You were the only one walking
around while everyone else was taking cover. You were so
brave, you managed to attract one of their Sorcerers.

The creature’s fist ignited in a ball of flame. It spit something in its own language, raising its hand.

Bookbinder’s current surged forward, borne on his panic. It interlaced with the goblin’s. Where it tugged at other magical currents during testing, now it wrenched, and Bookbinder felt the creature’s magic break free, funneled away from it. The goblin’s eyes shot open in terror, and it dropped him, jumping backward, its fire fizzling out. Bookbinder felt its current passing into him, threatening to tear him apart. He pushed with everything he had, channeling the foreign current out of him, forcing it into a chunk of concrete barricade that he was braced against.

And then the current was gone. There was an odd silence.

The goblin stared at him, its expression horrified, as if to say
How could you?

Bookbinder raised his pistol and shot it.

For all his lack of practice, he caught the creature in the middle of its forehead. Its look of horrified violation turned to surprise, then emptiness, then it fell over on its side, shuddered, and was still.

Bookbinder looked down. The chunk of concrete he had leaned against now smoldered with Pyromantic fire. It began to flake apart, the rebar inside glowing a dull red. Magical flame danced across its surface, dusting the air with black smoke.

Bookbinder could feel the dead goblin’s current, now coming from that chunk of wreckage. His own tide vaguely flickered through him, pulsing toward it.
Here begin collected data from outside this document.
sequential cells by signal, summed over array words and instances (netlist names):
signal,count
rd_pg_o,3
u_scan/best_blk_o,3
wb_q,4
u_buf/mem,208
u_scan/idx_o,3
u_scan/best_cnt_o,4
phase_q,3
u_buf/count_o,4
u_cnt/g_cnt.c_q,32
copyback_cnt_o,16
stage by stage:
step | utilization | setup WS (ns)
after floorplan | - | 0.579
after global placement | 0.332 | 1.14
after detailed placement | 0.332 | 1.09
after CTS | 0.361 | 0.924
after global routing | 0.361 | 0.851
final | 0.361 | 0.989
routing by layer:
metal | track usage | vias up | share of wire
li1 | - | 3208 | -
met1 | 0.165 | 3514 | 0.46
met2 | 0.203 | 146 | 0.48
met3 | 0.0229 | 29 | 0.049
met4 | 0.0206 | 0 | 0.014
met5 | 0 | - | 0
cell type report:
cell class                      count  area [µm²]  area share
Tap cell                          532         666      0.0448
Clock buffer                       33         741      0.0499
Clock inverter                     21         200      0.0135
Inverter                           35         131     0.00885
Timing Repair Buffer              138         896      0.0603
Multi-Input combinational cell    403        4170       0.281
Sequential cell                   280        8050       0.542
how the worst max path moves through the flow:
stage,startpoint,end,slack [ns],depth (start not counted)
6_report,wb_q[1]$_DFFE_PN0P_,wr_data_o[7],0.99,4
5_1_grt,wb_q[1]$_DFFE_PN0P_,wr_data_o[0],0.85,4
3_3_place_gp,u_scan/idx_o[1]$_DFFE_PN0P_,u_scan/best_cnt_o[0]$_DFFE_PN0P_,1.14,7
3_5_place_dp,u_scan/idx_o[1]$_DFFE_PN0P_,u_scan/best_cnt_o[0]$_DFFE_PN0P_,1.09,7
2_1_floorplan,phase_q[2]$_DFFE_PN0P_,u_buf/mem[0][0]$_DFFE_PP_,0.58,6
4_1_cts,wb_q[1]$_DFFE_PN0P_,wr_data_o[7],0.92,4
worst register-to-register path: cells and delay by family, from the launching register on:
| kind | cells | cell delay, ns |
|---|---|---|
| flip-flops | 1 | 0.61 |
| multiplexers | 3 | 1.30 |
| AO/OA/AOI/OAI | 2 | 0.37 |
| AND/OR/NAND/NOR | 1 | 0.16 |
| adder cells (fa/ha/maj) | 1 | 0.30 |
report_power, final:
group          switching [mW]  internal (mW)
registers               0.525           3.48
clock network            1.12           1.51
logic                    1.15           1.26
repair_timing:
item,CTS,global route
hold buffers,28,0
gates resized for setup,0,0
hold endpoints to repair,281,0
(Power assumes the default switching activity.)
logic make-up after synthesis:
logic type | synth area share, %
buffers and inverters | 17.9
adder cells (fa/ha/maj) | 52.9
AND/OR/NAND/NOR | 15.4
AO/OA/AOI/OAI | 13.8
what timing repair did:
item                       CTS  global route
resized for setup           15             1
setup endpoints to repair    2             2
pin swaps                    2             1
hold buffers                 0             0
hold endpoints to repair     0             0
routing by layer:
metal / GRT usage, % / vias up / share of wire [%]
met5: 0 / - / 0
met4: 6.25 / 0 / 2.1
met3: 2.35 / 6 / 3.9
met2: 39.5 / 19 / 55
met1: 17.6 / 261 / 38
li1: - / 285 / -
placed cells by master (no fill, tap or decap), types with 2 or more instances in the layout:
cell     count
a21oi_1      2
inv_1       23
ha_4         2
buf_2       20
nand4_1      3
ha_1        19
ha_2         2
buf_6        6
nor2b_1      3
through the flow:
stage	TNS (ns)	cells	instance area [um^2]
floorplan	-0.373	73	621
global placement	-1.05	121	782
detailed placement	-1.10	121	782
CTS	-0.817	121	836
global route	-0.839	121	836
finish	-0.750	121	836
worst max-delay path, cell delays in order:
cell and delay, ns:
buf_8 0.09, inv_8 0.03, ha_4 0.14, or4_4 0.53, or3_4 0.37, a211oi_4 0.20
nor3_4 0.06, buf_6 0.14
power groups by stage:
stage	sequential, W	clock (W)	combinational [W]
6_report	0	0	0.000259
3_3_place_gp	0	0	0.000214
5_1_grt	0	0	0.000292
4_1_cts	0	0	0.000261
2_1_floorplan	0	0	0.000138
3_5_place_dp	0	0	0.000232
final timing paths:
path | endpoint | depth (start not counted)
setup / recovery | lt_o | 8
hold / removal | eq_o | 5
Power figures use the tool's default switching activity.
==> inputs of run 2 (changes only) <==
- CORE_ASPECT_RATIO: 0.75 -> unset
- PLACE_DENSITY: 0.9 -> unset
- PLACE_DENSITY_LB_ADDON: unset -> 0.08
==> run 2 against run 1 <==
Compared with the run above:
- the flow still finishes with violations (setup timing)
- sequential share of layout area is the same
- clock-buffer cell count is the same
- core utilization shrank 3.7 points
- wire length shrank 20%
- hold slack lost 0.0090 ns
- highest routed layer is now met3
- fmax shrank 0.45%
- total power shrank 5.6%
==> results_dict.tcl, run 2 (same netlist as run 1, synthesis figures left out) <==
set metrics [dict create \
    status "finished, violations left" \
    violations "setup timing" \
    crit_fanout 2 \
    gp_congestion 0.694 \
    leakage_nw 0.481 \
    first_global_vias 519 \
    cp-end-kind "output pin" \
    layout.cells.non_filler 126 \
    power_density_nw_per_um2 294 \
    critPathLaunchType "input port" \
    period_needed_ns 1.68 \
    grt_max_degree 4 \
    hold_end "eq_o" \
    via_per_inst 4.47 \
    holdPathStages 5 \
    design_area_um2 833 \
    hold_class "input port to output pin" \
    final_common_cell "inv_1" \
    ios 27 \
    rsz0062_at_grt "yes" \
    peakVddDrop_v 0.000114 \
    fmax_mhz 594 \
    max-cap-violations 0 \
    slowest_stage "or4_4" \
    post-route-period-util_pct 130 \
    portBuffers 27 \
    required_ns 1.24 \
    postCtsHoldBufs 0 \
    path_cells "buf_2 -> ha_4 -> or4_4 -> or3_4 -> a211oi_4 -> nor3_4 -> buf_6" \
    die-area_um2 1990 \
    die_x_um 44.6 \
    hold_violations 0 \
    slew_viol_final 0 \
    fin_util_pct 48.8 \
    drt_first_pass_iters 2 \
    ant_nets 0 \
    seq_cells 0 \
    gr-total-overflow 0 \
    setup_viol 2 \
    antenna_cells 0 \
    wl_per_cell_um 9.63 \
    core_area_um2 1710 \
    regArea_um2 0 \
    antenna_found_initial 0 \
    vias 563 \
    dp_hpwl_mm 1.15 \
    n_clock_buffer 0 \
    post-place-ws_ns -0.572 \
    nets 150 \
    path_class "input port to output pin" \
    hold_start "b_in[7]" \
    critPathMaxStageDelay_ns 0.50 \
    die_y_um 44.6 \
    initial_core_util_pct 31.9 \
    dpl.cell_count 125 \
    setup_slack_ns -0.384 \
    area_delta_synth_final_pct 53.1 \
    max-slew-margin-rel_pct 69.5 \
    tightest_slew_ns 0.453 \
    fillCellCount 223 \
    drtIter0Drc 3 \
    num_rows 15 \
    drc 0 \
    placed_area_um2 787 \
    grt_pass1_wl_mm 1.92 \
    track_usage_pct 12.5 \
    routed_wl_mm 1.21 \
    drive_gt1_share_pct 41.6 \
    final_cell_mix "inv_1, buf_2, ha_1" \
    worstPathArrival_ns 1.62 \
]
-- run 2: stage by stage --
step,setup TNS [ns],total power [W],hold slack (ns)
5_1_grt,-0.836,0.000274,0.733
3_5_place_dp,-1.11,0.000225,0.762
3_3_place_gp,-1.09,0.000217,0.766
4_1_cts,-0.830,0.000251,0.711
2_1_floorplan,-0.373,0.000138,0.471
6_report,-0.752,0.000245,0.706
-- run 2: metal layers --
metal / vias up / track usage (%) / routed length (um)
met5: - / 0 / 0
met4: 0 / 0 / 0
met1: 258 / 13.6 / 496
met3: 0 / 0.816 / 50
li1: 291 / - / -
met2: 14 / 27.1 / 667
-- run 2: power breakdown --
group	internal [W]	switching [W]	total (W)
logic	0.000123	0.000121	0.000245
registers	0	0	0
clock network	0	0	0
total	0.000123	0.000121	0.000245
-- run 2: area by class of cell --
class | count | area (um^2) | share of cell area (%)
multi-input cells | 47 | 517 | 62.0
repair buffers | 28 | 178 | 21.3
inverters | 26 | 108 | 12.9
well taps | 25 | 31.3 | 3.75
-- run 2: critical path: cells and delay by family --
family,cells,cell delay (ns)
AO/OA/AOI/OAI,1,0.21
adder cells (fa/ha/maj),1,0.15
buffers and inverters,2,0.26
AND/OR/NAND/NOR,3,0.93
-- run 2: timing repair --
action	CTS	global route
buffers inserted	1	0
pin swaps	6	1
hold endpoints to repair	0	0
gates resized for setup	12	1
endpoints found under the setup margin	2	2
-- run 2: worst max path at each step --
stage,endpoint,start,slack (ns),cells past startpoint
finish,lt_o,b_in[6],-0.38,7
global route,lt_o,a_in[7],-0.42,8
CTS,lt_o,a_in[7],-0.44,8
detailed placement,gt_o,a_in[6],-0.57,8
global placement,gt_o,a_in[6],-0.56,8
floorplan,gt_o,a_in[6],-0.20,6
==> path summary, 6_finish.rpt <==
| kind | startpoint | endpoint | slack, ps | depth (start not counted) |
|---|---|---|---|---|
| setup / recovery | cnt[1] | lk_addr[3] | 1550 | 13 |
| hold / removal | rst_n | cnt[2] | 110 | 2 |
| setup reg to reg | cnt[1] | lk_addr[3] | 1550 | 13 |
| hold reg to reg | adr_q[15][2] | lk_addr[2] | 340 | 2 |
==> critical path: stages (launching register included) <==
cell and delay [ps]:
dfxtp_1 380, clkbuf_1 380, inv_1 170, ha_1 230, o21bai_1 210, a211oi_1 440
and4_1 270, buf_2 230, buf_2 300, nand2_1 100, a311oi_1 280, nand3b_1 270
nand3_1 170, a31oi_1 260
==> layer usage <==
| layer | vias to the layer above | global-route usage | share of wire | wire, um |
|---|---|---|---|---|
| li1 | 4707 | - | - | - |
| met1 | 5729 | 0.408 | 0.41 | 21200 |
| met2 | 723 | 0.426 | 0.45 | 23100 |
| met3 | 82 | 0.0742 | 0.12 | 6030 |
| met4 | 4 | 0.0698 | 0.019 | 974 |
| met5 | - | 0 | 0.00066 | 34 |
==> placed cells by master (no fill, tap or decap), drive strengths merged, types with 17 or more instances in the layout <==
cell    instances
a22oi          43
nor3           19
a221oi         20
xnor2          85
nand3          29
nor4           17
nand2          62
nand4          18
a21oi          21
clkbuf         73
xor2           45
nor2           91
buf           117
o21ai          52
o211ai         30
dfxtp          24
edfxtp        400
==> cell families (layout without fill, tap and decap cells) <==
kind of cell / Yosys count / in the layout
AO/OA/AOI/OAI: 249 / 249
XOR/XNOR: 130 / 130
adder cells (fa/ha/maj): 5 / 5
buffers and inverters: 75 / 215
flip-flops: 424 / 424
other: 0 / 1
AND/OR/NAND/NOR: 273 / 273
==> src/rtl/l1own_tagstate.sv <==
module l1own_tagstate
  import l1own_pkg::*;
#(
  parameter int SETS  = 4,
  parameter int WORDS = 2,
  parameter int TAG_W = 5,
  localparam int SET_W = $clog2(SETS),
  localparam int WO_W  = $clog2(WORDS),
  localparam int ENTRIES = SETS * WORDS
) (
  input  logic             clk,
  input  logic             rst,
  input  logic [SET_W-1:0] set_i,
  input  logic             tag_wr,
  input  logic [TAG_W-1:0] tag_i,
  input  logic             st_wr,
  input  logic [WO_W-1:0]  st_word,
  input  logic [1:0]       st_val,
  input  logic             sync_clr,
  output logic [TAG_W-1:0] tag_o,
  output logic [1:0]       st_o [WORDS],
  input  logic [SET_W-1:0] fwd_set,
  input  logic [WO_W-1:0]  fwd_word,
  output logic [TAG_W-1:0] fwd_tag_o,
  output logic [1:0]       fwd_st_o
);
  logic [TAG_W-1:0] tag_q [SETS];
  logic [1:0]       st_q  [ENTRIES];

  always_ff @(posedge clk) begin
    if (rst) begin
      for (int s = 0; s < SETS; s++) tag_q[s] <= '0;
    end else if (tag_wr) begin
      tag_q[set_i] <= tag_i;
    end
  end

  for (genvar g = 0; g < ENTRIES; g++) begin : g_word
    localparam int SG = g / WORDS;
    always_ff @(posedge clk) begin
      if (rst) st_q[g] <= WS_INV;
      else if (tag_wr && set_i == SET_W'(SG)) st_q[g] <= WS_INV;
      else if (st_wr && {set_i, st_word} == (SET_W + WO_W)'(g)) st_q[g] <= st_val;
      else if (sync_clr && st_q[g] == WS_VAL) st_q[g] <= WS_INV;
    end

    AST_SYNC_KEEPS_OWNED: assert property (@(posedge clk) disable iff (rst)
      (sync_clr && st_q[g] == WS_OWN) |=> st_q[g] == WS_OWN);
    AST_SYNC_DROPS_VALID: assert property (@(posedge clk) disable iff (rst)
      (sync_clr && st_q[g] == WS_VAL) |=> st_q[g] == WS_INV);
  end

  for (genvar w = 0; w < WORDS; w++) begin : g_rd
    assign st_o[w] = st_q[{set_i, WO_W'(w)}];
  end

  assign tag_o     = tag_q[set_i];
  assign fwd_tag_o = tag_q[fwd_set];
  assign fwd_st_o  = st_q[{fwd_set, fwd_word}];
endmodule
He furrowed his brow and rolled the tide back. A moment later, the sense of the goblin’s current ceased, the fire flickering out, until it was just an ordinary chunk of masonry again.

And then Bookbinder noticed that the tide of battle had turned.

An avenue of gore opened through the goblins, wide as a two-lane road. The ground churned to mud beneath a carpet of lead, chunks of earth the size of a man’s fist bouncing skyward to mix with the shredded flesh of goblin, wolf, and giant alike.